Aim of the exercise — The entries below contain a stretch that opens with the line containing "- 3-bit 2-to-1 mux | line div_ratio_monitor.sv:84" and closes with the line containing "- 3-bit 2-to-1 mux | line div_ratio_monitor.sv:69"; set down that stretch exactly, both ends included, and nothing else.

Data —
- - -

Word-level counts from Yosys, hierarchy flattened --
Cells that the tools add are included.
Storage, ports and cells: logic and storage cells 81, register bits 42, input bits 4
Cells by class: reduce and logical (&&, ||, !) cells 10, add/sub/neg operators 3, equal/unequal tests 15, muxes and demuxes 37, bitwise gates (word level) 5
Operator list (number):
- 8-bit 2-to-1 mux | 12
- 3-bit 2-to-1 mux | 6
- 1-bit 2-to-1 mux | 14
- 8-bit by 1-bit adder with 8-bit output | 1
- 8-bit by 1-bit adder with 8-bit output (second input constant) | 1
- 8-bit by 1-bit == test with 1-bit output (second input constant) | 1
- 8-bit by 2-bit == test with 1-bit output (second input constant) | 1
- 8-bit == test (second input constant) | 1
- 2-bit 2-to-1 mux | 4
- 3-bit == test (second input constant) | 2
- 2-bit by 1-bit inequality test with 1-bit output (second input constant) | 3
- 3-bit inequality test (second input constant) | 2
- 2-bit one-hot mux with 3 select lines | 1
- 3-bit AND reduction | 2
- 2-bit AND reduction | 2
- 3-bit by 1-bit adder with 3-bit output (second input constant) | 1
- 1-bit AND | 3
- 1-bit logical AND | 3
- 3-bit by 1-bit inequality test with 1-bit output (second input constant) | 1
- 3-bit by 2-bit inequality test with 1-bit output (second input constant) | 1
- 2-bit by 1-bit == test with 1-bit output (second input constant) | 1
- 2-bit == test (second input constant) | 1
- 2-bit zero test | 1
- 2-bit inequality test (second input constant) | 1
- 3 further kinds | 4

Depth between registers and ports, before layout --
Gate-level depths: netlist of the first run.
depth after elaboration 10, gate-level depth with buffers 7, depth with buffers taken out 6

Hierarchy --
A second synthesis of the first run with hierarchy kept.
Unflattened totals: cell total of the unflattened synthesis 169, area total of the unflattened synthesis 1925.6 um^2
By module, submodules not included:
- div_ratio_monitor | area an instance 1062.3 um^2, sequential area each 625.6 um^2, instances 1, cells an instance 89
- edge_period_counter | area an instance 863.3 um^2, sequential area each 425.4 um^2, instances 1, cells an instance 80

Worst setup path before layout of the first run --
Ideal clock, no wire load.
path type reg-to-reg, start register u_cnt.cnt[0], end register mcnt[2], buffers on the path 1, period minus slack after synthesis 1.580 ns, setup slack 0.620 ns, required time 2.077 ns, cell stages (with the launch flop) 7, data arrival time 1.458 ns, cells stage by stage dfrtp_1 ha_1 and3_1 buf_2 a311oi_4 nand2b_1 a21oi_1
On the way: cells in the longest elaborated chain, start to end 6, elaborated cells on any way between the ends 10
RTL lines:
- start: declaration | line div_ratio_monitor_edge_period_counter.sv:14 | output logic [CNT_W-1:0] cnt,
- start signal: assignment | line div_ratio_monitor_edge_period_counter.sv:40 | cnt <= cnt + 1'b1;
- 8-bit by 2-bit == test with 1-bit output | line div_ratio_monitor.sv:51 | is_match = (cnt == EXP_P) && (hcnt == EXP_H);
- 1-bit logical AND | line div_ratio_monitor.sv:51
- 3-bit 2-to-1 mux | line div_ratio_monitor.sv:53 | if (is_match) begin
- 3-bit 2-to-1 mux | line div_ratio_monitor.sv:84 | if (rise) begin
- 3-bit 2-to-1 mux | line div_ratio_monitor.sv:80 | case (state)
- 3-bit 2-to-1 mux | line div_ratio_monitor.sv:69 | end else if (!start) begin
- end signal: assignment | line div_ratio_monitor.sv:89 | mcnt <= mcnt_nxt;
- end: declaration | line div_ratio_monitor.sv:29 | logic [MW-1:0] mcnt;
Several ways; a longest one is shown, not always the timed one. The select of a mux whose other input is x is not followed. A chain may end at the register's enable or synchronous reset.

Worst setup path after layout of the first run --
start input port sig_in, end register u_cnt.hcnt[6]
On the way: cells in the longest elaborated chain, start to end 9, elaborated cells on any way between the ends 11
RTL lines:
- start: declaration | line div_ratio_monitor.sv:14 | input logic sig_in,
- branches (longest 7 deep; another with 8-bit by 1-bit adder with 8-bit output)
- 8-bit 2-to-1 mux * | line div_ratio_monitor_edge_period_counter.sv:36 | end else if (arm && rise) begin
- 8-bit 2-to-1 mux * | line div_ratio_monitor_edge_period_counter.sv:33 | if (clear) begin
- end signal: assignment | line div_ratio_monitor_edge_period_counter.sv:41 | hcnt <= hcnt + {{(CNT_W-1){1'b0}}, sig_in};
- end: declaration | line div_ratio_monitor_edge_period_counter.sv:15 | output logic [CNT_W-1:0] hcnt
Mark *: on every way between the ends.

- - -

Answer to this problem —
- 3-bit 2-to-1 mux | line div_ratio_monitor.sv:84 | if (rise) begin
- 3-bit 2-to-1 mux | line div_ratio_monitor.sv:80 | case (state)
- 3-bit 2-to-1 mux | line div_ratio_monitor.sv:69 | end else if (!start) begin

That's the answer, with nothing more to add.